Paris, le 30 octobre 1846.
F. Génin,
Professeur à la Faculté des lettres de Strasbourg.
P. S. On vient de me montrer, dans un journal religieux[104], deux articles où je suis diffamé, travesti, calomnié, insulté, etc., pour la plus grande gloire de M. Guessard et de saint Ignace de Loyola. Depuis la publication de mes Jésuites, l’Univers s’efforce charitablement d’appeler sur moi les rigueurs du pouvoir; depuis notre concours sur la langue de Molière, M. Guessard sollicitait discrètement contre mes travaux le ressentiment de l’Académie; tous deux travaillent à me perdre dans l’opinion publique. Aimable concert! pieuse collaboration! association honnête et morale! M. Guessard connaît sans doute l’écrivain anonyme qui le porte aux nues, et reproduit si affectueusement ses doctrines et ses objections contre mon livre (sans dire un mot de mes réponses). Pour moi, je ne le connais ni ne veux le connaître.
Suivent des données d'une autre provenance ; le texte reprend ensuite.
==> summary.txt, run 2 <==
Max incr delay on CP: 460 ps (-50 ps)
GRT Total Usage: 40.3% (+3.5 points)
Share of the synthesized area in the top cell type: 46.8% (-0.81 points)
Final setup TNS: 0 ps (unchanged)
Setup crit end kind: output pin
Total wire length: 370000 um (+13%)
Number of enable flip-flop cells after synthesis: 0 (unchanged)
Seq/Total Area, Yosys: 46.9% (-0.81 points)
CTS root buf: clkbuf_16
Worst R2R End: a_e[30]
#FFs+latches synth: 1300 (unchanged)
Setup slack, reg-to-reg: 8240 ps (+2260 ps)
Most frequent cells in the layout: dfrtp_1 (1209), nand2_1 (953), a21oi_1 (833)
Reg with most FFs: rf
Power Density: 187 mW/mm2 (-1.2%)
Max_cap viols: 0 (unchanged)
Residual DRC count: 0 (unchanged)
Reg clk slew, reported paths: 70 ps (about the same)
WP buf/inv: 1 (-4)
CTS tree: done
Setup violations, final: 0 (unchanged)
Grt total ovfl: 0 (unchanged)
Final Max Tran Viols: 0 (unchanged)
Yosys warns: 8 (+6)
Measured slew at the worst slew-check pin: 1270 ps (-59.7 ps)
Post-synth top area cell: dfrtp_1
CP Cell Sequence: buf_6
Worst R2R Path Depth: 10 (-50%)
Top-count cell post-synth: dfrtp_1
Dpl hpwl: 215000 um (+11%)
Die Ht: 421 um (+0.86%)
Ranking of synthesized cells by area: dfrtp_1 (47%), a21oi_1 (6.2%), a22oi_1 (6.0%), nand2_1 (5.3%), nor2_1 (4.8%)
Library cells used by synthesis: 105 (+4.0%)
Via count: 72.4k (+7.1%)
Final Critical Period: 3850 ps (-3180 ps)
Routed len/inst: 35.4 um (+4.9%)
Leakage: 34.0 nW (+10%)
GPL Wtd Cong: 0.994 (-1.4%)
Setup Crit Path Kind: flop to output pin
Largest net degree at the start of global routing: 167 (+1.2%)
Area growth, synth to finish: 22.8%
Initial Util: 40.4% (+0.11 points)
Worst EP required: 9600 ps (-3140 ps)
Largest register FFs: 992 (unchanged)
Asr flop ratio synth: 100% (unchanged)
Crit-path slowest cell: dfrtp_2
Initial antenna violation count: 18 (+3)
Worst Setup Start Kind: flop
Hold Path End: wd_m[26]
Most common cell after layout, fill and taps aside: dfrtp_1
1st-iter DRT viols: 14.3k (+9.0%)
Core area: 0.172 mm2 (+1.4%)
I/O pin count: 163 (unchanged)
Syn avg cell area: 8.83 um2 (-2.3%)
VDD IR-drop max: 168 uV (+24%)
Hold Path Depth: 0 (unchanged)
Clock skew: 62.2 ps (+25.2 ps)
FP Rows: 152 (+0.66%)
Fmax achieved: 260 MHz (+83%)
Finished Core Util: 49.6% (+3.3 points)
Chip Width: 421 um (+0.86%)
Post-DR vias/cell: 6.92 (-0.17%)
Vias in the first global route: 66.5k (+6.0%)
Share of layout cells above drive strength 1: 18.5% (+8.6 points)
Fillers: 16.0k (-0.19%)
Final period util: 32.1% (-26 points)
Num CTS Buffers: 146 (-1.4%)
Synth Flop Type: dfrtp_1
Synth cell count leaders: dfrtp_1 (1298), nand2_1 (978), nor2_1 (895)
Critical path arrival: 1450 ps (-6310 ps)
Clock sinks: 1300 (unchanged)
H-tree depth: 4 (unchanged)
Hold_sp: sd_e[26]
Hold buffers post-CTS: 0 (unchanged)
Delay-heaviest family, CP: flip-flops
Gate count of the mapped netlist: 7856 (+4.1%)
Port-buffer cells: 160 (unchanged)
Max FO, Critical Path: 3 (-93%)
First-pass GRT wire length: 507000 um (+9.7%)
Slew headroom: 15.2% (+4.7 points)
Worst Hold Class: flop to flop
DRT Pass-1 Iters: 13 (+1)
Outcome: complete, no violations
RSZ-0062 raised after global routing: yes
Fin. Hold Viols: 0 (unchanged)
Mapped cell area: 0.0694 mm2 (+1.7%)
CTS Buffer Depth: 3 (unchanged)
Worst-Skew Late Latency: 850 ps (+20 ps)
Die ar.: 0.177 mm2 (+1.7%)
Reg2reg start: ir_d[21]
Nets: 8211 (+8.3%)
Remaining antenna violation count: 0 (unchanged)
Je vois seulement que M. Guessard a pour soi l’Univers; mais comme c’est l’Univers qui loge rue du Vieux-Colombier, no 29, je ne m’en inquiète guère: j’ai depuis longtemps renoncé à l’espoir d’être canonisé par les jésuites; au contraire, je suis ravi de voir les opinions de M. Guessard soutenues par la Société de Jésus: d’une et d’autre part l’orthodoxie me semble égale, et j’espère que les deux causes, unies dans la défense, ne seront point séparées dans le succès définitif.
NOTES
[1] «Un point sur lequel je m’exprimerai avec une entière assurance, parce qu’il est un pur objet de patience et d’exactitude, c’est la correction du texte.......... J’ai suivi ces éditions originales avec une exactitude scrupuleuse.» (Avertissement, p. XVIII et XXII).
[2] Cette pièce est fort rare; la bibliothèque du Roi ne la possède pas. Je dois à l’obligeance de M. A. F. Didot d’avoir pu faire cette vérification, et beaucoup d’autres non moins importantes.
[3] De la bibliothèque de M. A. F. Didot.
[4] On n’a point la date positive de la naissance de Molière, mais on a l’acte de mariage de ses père et mère, du 27 avril 1621. Tous les anciens biographes de Molière le font naître, par une erreur manifeste, en 1620 ou 1621. Il est probable qu’il fut baptisé le jour même de sa naissance; s’il en était autrement, l’acte de baptême l’indiquerait, selon l’usage constant du dix-septième siècle.
[5] Les Précieuses ridicules sont de 1659; les Femmes savantes, de 1672. Molière mourut au commencement de 1673.
[6] Lettre sur la vie et les ouvrages de Molière, dans le Mercure de mai 1740.